(Stored data)

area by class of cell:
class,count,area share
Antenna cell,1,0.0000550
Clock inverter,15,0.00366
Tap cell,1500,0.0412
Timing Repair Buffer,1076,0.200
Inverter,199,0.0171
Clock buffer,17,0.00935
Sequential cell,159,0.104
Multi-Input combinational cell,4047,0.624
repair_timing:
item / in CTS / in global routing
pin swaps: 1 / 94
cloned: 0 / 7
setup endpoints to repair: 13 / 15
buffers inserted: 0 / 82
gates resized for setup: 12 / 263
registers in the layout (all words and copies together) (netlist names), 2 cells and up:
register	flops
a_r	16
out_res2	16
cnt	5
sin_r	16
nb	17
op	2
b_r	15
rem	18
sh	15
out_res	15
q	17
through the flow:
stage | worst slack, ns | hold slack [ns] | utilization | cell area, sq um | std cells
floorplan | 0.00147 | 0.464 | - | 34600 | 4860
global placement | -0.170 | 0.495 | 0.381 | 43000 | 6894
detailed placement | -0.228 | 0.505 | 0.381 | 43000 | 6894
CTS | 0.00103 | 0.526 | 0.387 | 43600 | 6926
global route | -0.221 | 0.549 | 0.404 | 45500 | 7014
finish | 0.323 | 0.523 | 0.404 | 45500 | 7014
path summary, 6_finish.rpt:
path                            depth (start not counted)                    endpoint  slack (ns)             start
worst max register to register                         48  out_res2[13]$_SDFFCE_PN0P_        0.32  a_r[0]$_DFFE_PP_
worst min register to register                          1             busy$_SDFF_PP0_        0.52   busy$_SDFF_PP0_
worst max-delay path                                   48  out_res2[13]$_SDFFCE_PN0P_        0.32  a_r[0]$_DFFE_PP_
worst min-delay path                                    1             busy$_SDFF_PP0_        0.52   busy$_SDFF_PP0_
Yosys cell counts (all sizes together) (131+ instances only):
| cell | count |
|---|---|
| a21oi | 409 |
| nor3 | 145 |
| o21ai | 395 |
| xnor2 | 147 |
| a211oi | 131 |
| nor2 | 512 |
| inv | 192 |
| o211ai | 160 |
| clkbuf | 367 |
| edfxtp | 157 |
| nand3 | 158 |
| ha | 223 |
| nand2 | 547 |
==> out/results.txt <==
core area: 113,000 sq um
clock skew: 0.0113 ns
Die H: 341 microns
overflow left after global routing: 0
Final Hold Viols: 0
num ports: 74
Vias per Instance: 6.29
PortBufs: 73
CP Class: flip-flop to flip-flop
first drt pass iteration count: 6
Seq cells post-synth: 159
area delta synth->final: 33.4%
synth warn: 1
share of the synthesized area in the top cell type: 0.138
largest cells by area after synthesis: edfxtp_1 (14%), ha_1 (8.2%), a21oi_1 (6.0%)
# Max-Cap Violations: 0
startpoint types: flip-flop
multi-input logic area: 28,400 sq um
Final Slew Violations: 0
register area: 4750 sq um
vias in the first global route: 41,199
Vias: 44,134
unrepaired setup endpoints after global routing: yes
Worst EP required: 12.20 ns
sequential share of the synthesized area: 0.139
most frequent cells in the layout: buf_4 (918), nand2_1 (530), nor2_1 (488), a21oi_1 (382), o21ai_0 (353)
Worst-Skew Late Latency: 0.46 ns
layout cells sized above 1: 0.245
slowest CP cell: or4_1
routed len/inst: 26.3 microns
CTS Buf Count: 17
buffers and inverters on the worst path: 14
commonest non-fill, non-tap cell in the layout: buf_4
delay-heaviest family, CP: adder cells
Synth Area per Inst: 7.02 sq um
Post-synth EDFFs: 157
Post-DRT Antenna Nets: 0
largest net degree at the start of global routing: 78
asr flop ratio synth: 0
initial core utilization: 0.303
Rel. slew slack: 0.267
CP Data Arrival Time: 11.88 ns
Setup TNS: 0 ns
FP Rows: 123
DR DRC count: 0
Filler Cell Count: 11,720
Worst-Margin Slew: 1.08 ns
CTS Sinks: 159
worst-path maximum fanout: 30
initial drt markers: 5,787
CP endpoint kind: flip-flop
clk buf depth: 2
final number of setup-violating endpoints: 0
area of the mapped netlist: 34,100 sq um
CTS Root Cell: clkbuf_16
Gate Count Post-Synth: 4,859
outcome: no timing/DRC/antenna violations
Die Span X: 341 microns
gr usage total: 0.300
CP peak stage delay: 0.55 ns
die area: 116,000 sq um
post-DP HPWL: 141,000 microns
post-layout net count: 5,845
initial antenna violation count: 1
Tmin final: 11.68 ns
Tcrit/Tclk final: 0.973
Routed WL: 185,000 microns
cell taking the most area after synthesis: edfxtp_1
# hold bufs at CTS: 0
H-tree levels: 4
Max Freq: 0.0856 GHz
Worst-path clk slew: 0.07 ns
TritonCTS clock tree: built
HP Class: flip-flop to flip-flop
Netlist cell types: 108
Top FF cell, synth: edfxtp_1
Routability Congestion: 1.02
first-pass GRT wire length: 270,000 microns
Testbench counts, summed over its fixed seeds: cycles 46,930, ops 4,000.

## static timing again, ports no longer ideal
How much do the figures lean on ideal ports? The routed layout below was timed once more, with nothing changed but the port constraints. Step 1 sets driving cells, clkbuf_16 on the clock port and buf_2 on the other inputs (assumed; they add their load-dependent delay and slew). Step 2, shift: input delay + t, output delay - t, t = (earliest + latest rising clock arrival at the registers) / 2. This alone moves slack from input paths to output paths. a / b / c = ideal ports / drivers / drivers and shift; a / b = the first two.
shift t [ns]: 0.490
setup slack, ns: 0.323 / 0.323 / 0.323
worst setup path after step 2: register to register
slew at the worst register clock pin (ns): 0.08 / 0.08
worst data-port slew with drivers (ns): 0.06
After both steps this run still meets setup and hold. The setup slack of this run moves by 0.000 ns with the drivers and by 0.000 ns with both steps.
This is an optimization exercise on Yosys and OpenROAD, whose aim is small area and a short achievable clock period, not a production implementation.
Where RTL was checked, it was by simulation tests only, not by an equivalence proof against the original.
The RTL of runs 1 to 5 was laid out without a check of its function.
Power and IR drop assume default switching activity.

`flow/config.mk`:
```
export PLATFORM = sky130hd
export DESIGN_NAME = red_combine
export DESIGN_NICKNAME = red_combine
export VERILOG_FILES = /design/flow/design.v
export SDC_FILE = /design/flow/constraint.sdc
export NUM_CORES = 4
export LEC_CHECK = 0
export ABC_AREA = 1
export CAP_MARGIN = 20
export CORE_MARGIN = 2
export CORE_UTILIZATION = 50
export SLEW_MARGIN = 20
```
`flow/flow/run.sh`:
```
#!/bin/bash
set -euo pipefail
MARGIN=$(cat flow/setup_margin)
sed "s|CLKGATE_MAP_FILE= |CLKGATE_MAP_FILE= SETUP_SLACK_MARGIN=$MARGIN |" standard.sh > standard_margin.sh
bash standard_margin.sh > flow_make.log 2>&1
```
`flow/standard.sh`:
```
#!/bin/bash
# synth_recipe.tcl (not shown) runs the flow's synth.tcl, then flattens the netlist and writes it again
# the make line also repeats each setting of config.mk as NAME=value (left out here)
make -C /OpenROAD-flow-scripts/flow DESIGN_CONFIG=/design/flow/config.mk WORK_HOME=/design/flow/orfs CLKGATE_MAP_FILE= SYNTH_SCRIPT=/design/flow/synth_recipe.tcl "${@:-finish}"
```
`flow/constraint.sdc`:
```
create_clock -name core_clock -period 32.0 [get_ports {clk}]
set_input_delay 6.4000 -clock core_clock [delete_from_list [all_inputs] [get_ports {clk}]]
set_output_delay 6.4000 -clock core_clock [all_outputs]
set_load 0.01 [all_outputs]
```
`flow/flow/setup_margin`:
```
24
```
`flow/design.v`:
```
module red_combine (
    input  wire        clk,
    input  wire        rst,
    input  wire        in_valid,
    input  wire [31:0] in_a,
    input  wire [31:0] in_b,
    input  wire [1:0]  in_op,
    input  wire [1:0]  in_rmode,
    input  wire [15:0] in_rand,
    output reg         out_valid,
    output reg  [31:0] out_res
);
    reg        v1;
    reg [31:0] a, b;
    reg [1:0]  op, rm;
    reg [15:0] rnd1;
    always @(posedge clk) begin
        v1   <= ~rst & in_valid;
        a    <= in_a;
        b    <= in_b;
        op   <= in_op;
        rm   <= in_rmode;
        rnd1 <= in_rand;
    end
    wire [31:0] bg; wire [23:0] m_big, m_sm; wire [7:0] e_big; wire [5:0] sh;
    wire sub, zero_small, nan_out;
    s1_order u_order(.a(a), .b(b), .op(op), .bg(bg), .m_big(m_big), .m_sm(m_sm), .e_big(e_big), .sh(sh), .sub(sub), .zero_small(zero_small), .nan_out(nan_out));
    wire [41:0] y;
    s1_align u_align(.m_sm(m_sm), .sh(sh), .y(y));
    wire [42:0] r1;
    s1_add u_add(.m_big(m_big), .y(y), .sub(sub), .r1(r1));
    reg        v2;
    reg [42:0] r;
    reg [7:0]  eb2;
    reg        sg2, nan2, sub2, inf2, rtz2, stoc2;
    reg [15:0] rnd2;
    always @(posedge clk) begin
        v2    <= ~rst & v1;
        r     <= r1;
        eb2   <= e_big;
        sg2   <= bg[31];
        nan2  <= nan_out;
        sub2  <= sub;
        rtz2  <= (rm == 2'd1);
        stoc2 <= (rm == 2'd2);
        inf2  <= zero_small | (rm != 2'd1);
        rnd2  <= rnd1;
    end
    wire [23:0] n; wire [15:0] d; wire st; wire [4:0] lz;
    s2_norm u_norm(.r(r), .eb2(eb2), .n(n), .d(d), .st(st), .lz(lz));
    wire [31:0] result;
    s2_round u_round(.r(r), .eb2(eb2), .n(n), .d(d), .st(st), .lz(lz), .rnd2(rnd2), .stoc2(stoc2), .rtz2(rtz2), .inf2(inf2), .nan2(nan2), .sg2(sg2), .sub2(sub2), .result(result));
    always @(posedge clk) begin
        out_valid <= ~rst & v2;
        out_res   <= result;
    end
endmodule
module s1_order(input [31:0] a, input [31:0] b, input [1:0] op, output [31:0] bg, output [23:0] m_big, output [23:0] m_sm,
   output [7:0] e_big, output [5:0] sh, output sub, output zero_small, output nan_out);
    wire a_e0   = ~|a[30:23];
    wire b_e0   = ~|b[30:23];
    wire a_emax = &a[30:23];
    wire b_emax = &b[30:23];
    wire a_mz   = ~|a[22:0];
    wire b_mz   = ~|b[22:0];
    wire a_nan  = a_emax & ~a_mz;
    wire b_nan  = b_emax & ~b_mz;
    wire a_inf  = a_emax & a_mz;
    wire b_inf  = b_emax & b_mz;
    wire sa = a[31];
    wire sb = b[31];
    wire is_mm  = op[0] ^ op[1];
    wire is_max = op[1];
    assign sub = (sa ^ sb) & ~is_mm;
    assign zero_small = is_mm | a_inf | b_inf;
    assign nan_out = is_mm ? (a_nan & b_nan) : (a_nan | b_nan | (a_inf & b_inf & (sa ^ sb)));
    wire [7:0] ea = {a[30:24], a[23] | a_e0};
    wire [7:0] eb = {b[30:24], b[23] | b_e0};
    wire [8:0] d_ab = {1'b0, ea} - {1'b0, eb};
    wire [7:0] d_ba = eb - ea;
    wire [7:0] dexp = d_ab[8] ? d_ba : d_ab[7:0];
    assign sh   = (|dexp[7:6]) ? 6'd63 : dexp[5:0];
    wire m_gt_ba;
    gt_t #(24) u_gtm (.a({~b_e0, b[22:0]}), .b({~a_e0, a[22:0]}), .gt(m_gt_ba));
    wire gt_ba = d_ab[8] | ((ea == eb) & m_gt_ba);
    wire pick_a_mm = b_nan | (~a_nan & (sa ^ is_max ^ (gt_ba & ~(sa ^ sb))));
    wire sel_b = is_mm ? ~pick_a_mm : gt_ba;
    assign bg    = sel_b ? b : a;
    wire [22:0] sm_m  = sel_b ? a[22:0] : b[22:0];
    wire        sm_h  = sel_b ? ~a_e0 : ~b_e0;
    assign e_big = sel_b ? eb : ea;
    assign m_big = {sel_b ? ~b_e0 : ~a_e0, bg[22:0]};
    assign m_sm  = zero_small ? 24'd0 : {sm_h, sm_m};
endmodule
module s1_align(input [23:0] m_sm, input [5:0] sh, output [41:0] y);
    wire [41:0] x0 = {m_sm, 18'd0};
    wire [41:0] x1 = sh[0] ? { 1'd0, x0[41:1]}  : x0;
    wire [41:0] x2 = sh[1] ? { 2'd0, x1[41:2]}  : x1;
    wire [41:0] x3 = sh[2] ? { 4'd0, x2[41:4]}  : x2;
    wire [41:0] x4 = sh[3] ? { 8'd0, x3[41:8]}  : x3;
    wire [41:0] x5 = sh[4] ? {16'd0, x4[41:16]} : x4;
    wire [41:0] x6 = sh[5] ? {32'd0, x5[41:32]} : x5;
    wire jam = (sh[4] & (|x4[15:0])) | (sh[5] & (|x5[31:0]));
    assign y = {x6[41:1], x6[0] | jam};
endmodule
module s1_add(input [23:0] m_big, input [41:0] y, input sub, output [42:0] r1);
    wire [18:0] lo_any;
    or_prefix #(18) u_lo (.a(y[17:0]), .y(lo_any));
    assign r1[17:0] = y[17:0] ^ ({18{sub}} & lo_any[17:0]);
    add_bk #(25) u_hi (.a({1'b0, m_big}), .b({1'b0, y[41:18]} ^ {25{sub}}), .c(sub & ~lo_any[18]), .y(r1[42:18]));
endmodule
module s2_norm(input [42:0] r, input [7:0] eb2, output [23:0] n, output [15:0] d, output st, output reg [4:0] lz);
    wire [25:0] xs = r[42:17];
    integer i;
    always @(*) begin
        lz = 5'd26;
        for (i = 0; i < 26; i = i + 1)
            if (xs[i]) lz = 5'd25 - i[4:0];
    end
    wire lz_ok = (|eb2[7:5]) | (lz <= eb2[4:0]);
    wire [4:0] L = lz_ok ? lz : eb2[4:0];
    wire [25:0] shl = xs << L;
    assign n  = shl[25:2];
    assign d  = (L == 5'd0) ? r[18:3] : (L == 5'd1) ? r[17:2] : (L == 5'd2) ? r[16:1] : 16'd0;
    assign st = (L == 5'd0) ? |r[2:0] : (L == 5'd1) ? |r[1:0] : (L == 5'd2) ? r[0] : 1'b0;
endmodule
module s2_round(input [42:0] r, input [7:0] eb2, input [23:0] n, input [15:0] d, input st, input [4:0] lz,
  input [15:0] rnd2, input stoc2, input rtz2, input inf2, input nan2, input sg2, input sub2, output [31:0] result);
    wire [7:0]  e_field = n[23] ? eb2 + 8'd1 - {3'd0, lz} : 8'd0;
    wire r_zero = ~|r[42:17];
    wire d_gt_r;
    gt_t #(16) u_gtr (.a(d), .b(rnd2), .gt(d_gt_r));
    wire round_up = stoc2 ? d_gt_r : (~rtz2 & d[15] & ((|d[14:0]) | st | n[0]));
    wire [31:0] ones;
    and_prefix #(31) u_rnd (.a({e_field, n[22:0]}), .y(ones));
    wire [31:0] code = {1'b0, e_field, n[22:0]} ^ ({32{round_up}} & ones);
    wire ovf = code[31] | &code[30:23];
    wire sign = sg2 & ~(sub2 & r_zero);
    assign result = nan2 ? 32'h7FC0_0000 :
                         {sign, ovf ? (inf2 ? 31'h7F80_0000 : 31'h7F7F_FFFF) : code[30:0]};
endmodule
module inc_g #(parameter N=31) (input [N-1:0] a, input c, output [N:0] y);
  localparam G = (N+4)/4;
  wire [4*G-1:0] ap = {{(4*G-N){1'b0}}, a};
  wire [4*G-1:0] s;
  wire [G:0] gc;             
  assign gc[0] = c;
  genvar g;
  generate for (g = 0; g < G; g = g + 1) begin: grp
    wire [3:0] q = ap[4*g+3:4*g];
    assign gc[g+1] = gc[g] & (&q);
    wire c1 = gc[g] & q[0];
    wire c2 = c1 & q[1];
    wire c3 = c2 & q[2];
    assign s[4*g+3:4*g] = q ^ {c3, c2, c1, gc[g]};
  end endgenerate
  assign y = s[N:0];
endmodule
module or_prefix #(parameter N=18) (input [N-1:0] a, output [N:0] y);
  localparam G = (N+4)/4;
  wire [4*G-1:0] ap = {{(4*G-N){1'b0}}, a};
  wire [4*G-1:0] s;
  wire [G:0] gc;
  assign gc[0] = 1'b0;
  genvar g;
  generate for (g = 0; g < G; g = g + 1) begin: grp
    wire [3:0] q = ap[4*g+3:4*g];
    assign gc[g+1] = gc[g] | (|q);
    wire c1 = gc[g] | q[0];
    wire c2 = c1 | q[1];
    wire c3 = c2 | q[2];
    assign s[4*g+3:4*g] = {c3, c2, c1, gc[g]};
  end endgenerate
  assign y = s[N:0];
endmodule
module and_prefix #(parameter N=31) (input [N-1:0] a, output [N:0] y);
  localparam G = (N+4)/4;
  wire [4*G-1:0] ap = {{(4*G-N){1'b0}}, a};
  wire [4*G-1:0] s;
  wire [G:0] gc;
  assign gc[0] = 1'b1;
  genvar g;
  generate for (g = 0; g < G; g = g + 1) begin: grp
    wire [3:0] q = ap[4*g+3:4*g];
    assign gc[g+1] = gc[g] & (&q);
    wire c1 = gc[g] & q[0];
    wire c2 = c1 & q[1];
    wire c3 = c2 & q[2];
    assign s[4*g+3:4*g] = {c3, c2, c1, gc[g]};
  end endgenerate
  assign y = s[N:0];
endmodule
module gt_t #(parameter N=23) (input [N-1:0] a, input [N-1:0] b, output gt);
  localparam LG = $clog2(N);
  localparam M = 1 << LG;
  wire [M-1:0] g0 = {{(M-N){1'b0}}, a & ~b};
  wire [M-1:0] e0 = {{(M-N){1'b1}}, ~(a ^ b)};
  genvar l, i;
  generate for (l = 0; l < LG; l = l + 1) begin: lv
    wire [(M>>(l+1))-1:0] gg, ee;
    for (i = 0; i < (M>>(l+1)); i = i + 1) begin: nd
      wire gh, gl, eh, el;
      if (l == 0) begin: f0
        assign gh = g0[2*i+1]; assign gl = g0[2*i]; assign eh = e0[2*i+1]; assign el = e0[2*i];
      end else begin: fn
        assign gh = lv[l-1].gg[2*i+1]; assign gl = lv[l-1].gg[2*i]; assign eh = lv[l-1].ee[2*i+1]; assign el = lv[l-1].ee[2*i];
      end
      assign gg[i] = gh | (eh & gl);
      assign ee[i] = eh & el;
    end
  end endgenerate
  assign gt = lv[LG-1].gg[0];
endmodule
module add_bk #(parameter N=43) (input [N-1:0] a, input [N-1:0] b, input c, output [N-1:0] y);
  localparam M = N+1;
  localparam LG = $clog2(M);
  wire [M-1:0] g [0:2*LG];
  wire [M-1:0] p [0:2*LG];
  assign g[0] = {a & b, c};
  assign p[0] = {a ^ b, 1'b0};
  genvar l, i;
  generate
    for (l = 0; l < LG; l = l + 1) begin: up
      for (i = 0; i < M; i = i + 1) begin: b
        if ((i % (2<<l)) == (2<<l)-1) begin: n
          assign g[l+1][i] = g[l][i] | (p[l][i] & g[l][i-(1<<l)]);
          assign p[l+1][i] = p[l][i] & p[l][i-(1<<l)];
        end else begin: w
          assign g[l+1][i] = g[l][i];
          assign p[l+1][i] = p[l][i];
        end
      end
    end
    for (l = LG-1; l > 0; l = l - 1) begin: dn
      for (i = 0; i < M; i = i + 1) begin: b
        if (i >= (3<<(l-1))-1 && ((i - ((3<<(l-1))-1)) % (2<<(l-1))) == 0) begin: n
          assign g[2*LG-l][i] = g[2*LG-l-1][i] | (p[2*LG-l-1][i] & g[2*LG-l-1][i-(1<<(l-1))]);
          assign p[2*LG-l][i] = p[2*LG-l-1][i] & p[2*LG-l-1][i-(1<<(l-1))];
        end else begin: w
          assign g[2*LG-l][i] = g[2*LG-l-1][i];
          assign p[2*LG-l][i] = p[2*LG-l-1][i];
        end
      end
    end
  endgenerate
  assign y = p[0][M-1:1] ^ g[2*LG-1][M-2:0];
endmodule
```
==> flow_summary.yaml, run 1 <==
cells_and_area:
  multiInputGateArea_um2: 10000
  diodes: 0
  utilization_pct: 64.7
  regArea_um2: 3860
  finalNetCount: 2563
  stdcell_count: 2758
  final.fill_count: 2594
  area_growth_pct: 26.4
  fin_area_um2: 18100
  drive_gt1_share_pct: 16.2
yosys:
  synth_cells: 2210
  syn-num-nets: 2406
  synth_seq_area_share_pct: 26.9
  synth_commonest_cells: "nand2_1, nand3_1, inv_1"
  synth.avg_cell_area_um2: 6.47
  synthTopCellsByArea: "dfxtp_1, nand2_1, nand3_1"
  synth-edff-count: 0
  yosys.area.top_type: "dfxtp_1"
  synth_flop_cell: "dfxtp_1"
  syn_area_um2: 14300
  ys_seq_elements: 192
  yosysMostFrequentCell: "nand2_1"
  async_flop_share_pct: 0
  synth_warnings: 3
  yosys.cell_types.count: 52
  synth_top_area_share_pct: 26.9
power:
  power_density_nw_per_um2: 89.7
  power.leakage_nw: 8.94
  power_mw: 1.62
  vdd_drop_max_mv: 0.0501
timing:
  fin_skew_ns: 0.00763
  drv_slew: 0
  finalCritPeriodShare_pct: 24.6
  finalSetupViolations: 0
  tightest_slew_ns: 1.07
  min_period_ns: 7.86
  final-hold-violation-count: 0
  tns_ns: 0
  fmax_mhz: 127
  rsz0062_at_grt: "yes"
  layout_setup_ws_ns: 24.14
  max-slew-margin-rel_pct: 27.9
  hold_slack_ns: 0.329
floorplan:
  start_util_pct: 51.2
  fp.dieH_um: 173
  placeableCoreArea_um2: 27900
  std_cell_rows: 61
  ioPinCount: 120
  die-area_um2: 30000
  die_w_um: 173
cts:
  cts_tree: "yes"
  ctsHoldBuffers: 0
  clock_sinks: 192
  root_buffer: "clkbuf_16"
  cts_inserted_buffers: 17
  clk_path_buf_depth: 2
  htree_levels: 4
  path_clk_slew_ns: 0.07
  insertion_delay_ns: 0.46
critical_path:
  crit_type: "reg -> reg"
  crit_arrival_ns: 8.20
  end_kind: "flip-flop"
  critPathMaxStageDelay_ns: 0.46
  slowest_stage: "fa_2"
  crit_path_start_kind: "flip-flop"
  cp.required_ns: 32.34
  path_max_fanout: 25
routing:
  routedWlPerCell_um: 16.4
  antenna_left: 0
  drt-initial-drc-count: 1325
  drcViolationCount: 0
  vias: 15300
  vias_per_cell: 5.54
  firstDrtPassIters: 7
  wirelength_mm: 45.2
placement:
  placed_cells: 2633
  place_ws_ns: 22.76
  io_buffer_count: 119
  routabilityCongestion: 0.964
  placed_area_um2: 15700
  place_hpwl_mm: 33.7
grt:
  antenna_found_initial: 0
  grt_pass1_wl_mm: 70.6
  first_global_vias: 13900
  grt_start_max_net_pins: 90
  overflow: 0
  grtUsageTotal_pct: 29.1
job:
  cap_viol_max_count: 0
status:
  outcome: "timing/DRC/antenna clean"
worst_hold_path:
  hold_class: "reg -> reg"
-- layer usage --
metal,up-vias,part of all wire [%],GRT usage (%)
li1,7587,-,-
met1,7020,43,37.6
met2,555,48,49.0
met3,109,5.7,4.38
met4,0,3.3,10.9
met5,-,0,0
-- repair_timing --
item | CTS | global route
cloned | 7 | 5
setup endpoints to repair | 36 | 41
resized for setup | 75 | 202
pin swaps | 21 | 90
setup buffers | 28 | 52
-- cells by family (layout without fill, tap and decap cells) --
kind of cell             Yosys count  after routing  synth area share (%)
XOR/XNOR                          80             80                  4.90
flip-flops                       192            192                  26.9
multiplexers                       4              4                 0.289
buffers and inverters            334            502                  9.31
AO/OA/AOI/OAI                    168            168                  6.78
adder cells (fa/ha/maj)          109            109                  10.4
AND/OR/NAND/NOR                 1323           1325                  41.4
-- worst max-delay path, delay by kind of cell (launching register included) --
kind                     cells  cell delay (ns)
AO/OA/AOI/OAI               12             1.60
XOR/XNOR                     1             0.20
adder cells (fa/ha/maj)      4             1.30
buffers and inverters        6             0.65
flip-flops                   1             0.37
multiplexers                 1             0.11
AND/OR/NAND/NOR             30             3.47
-- final timing paths --
| kind | end | from | slack [ns] | cells past startpoint |
|---|---|---|---|---|
| min | rnd2[14] | rnd1[14] | 0.33 | 0 |
| max | r[41] | b[24] | 24.14 | 54 |
| min reg2reg | rnd2[14] | rnd1[14] | 0.33 | 0 |
| max reg2reg | r[41] | b[24] | 24.14 | 54 |
-- layout make-up --
type,count,share of cell area [%]
inverter,246,5.29
timing repair buffer,220,11.8
sequential,192,21.4
tap,378,2.62
clock buffer,20,2.47
multi-input combinational,1686,55.6
timing repair inverter,4,0.152
clock inverter,12,0.679
-- power breakdown --
group          internal (mW)  switching [mW]
Combinational          0.402           0.682
Clock                  0.111          0.0967
Sequential             0.296          0.0334
-- flip-flops by register name, indices dropped and copies added, names as in the netlist, 2 cells and up --
register  count
op            2
a            32
rm            2
b            32
eb2           8
rnd2         16
out_res      32
r            43
rnd1         16
-- cell usage in the layout, fill, tap and decap left out, drive strengths merged, types with 14 or more instances in the layout --
master | Yosys | routed
nand3b | 14 | 14
xor2 | 59 | 59
dfxtp | 192 | 192
clkdlybuf4s50 | 0 | 119
nor2 | 160 | 160
fa | 17 | 17
nand4 | 97 | 98
ha | 92 | 92
a21oi | 53 | 53
inv | 244 | 245
buf | 32 | 97
nand2 | 648 | 649
clkbuf | 56 | 24
xnor2 | 21 | 21
nand3 | 373 | 373
nor3 | 15 | 15
o21ai | 79 | 79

**What to do:** A single number is the answer: the number of lines in the entries that contain "registers".

**Result of this task:** 2